• _Work required_: Whatever the records below say, write them all out exactly.

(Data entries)

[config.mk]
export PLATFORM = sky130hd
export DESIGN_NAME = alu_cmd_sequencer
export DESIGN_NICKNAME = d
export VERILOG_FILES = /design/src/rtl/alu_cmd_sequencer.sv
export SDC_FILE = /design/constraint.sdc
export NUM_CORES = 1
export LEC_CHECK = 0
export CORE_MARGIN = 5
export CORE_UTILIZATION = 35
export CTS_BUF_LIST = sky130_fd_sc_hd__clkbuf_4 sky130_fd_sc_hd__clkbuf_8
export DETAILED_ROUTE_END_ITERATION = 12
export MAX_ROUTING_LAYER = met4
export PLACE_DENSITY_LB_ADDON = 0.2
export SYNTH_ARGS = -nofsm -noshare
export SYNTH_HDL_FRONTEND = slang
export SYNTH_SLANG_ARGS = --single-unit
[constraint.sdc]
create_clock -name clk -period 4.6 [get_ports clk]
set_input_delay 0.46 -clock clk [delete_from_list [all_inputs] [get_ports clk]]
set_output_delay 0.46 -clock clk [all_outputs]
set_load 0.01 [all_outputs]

• _Reply to the exercise_:
[config.mk]
export PLATFORM = sky130hd
export DESIGN_NAME = alu_cmd_sequencer
export DESIGN_NICKNAME = d
export VERILOG_FILES = /design/src/rtl/alu_cmd_sequencer.sv
export SDC_FILE = /design/constraint.sdc
export NUM_CORES = 1
export LEC_CHECK = 0
export CORE_MARGIN = 5
export CORE_UTILIZATION = 35
export CTS_BUF_LIST = sky130_fd_sc_hd__clkbuf_4 sky130_fd_sc_hd__clkbuf_8
export DETAILED_ROUTE_END_ITERATION = 12
export MAX_ROUTING_LAYER = met4
export PLACE_DENSITY_LB_ADDON = 0.2
export SYNTH_ARGS = -nofsm -noshare
export SYNTH_HDL_FRONTEND = slang
export SYNTH_SLANG_ARGS = --single-unit
[constraint.sdc]
create_clock -name clk -period 4.6 [get_ports clk]
set_input_delay 0.46 -clock clk [delete_from_list [all_inputs] [get_ports clk]]
set_output_delay 0.46 -clock clk [all_outputs]
set_load 0.01 [all_outputs]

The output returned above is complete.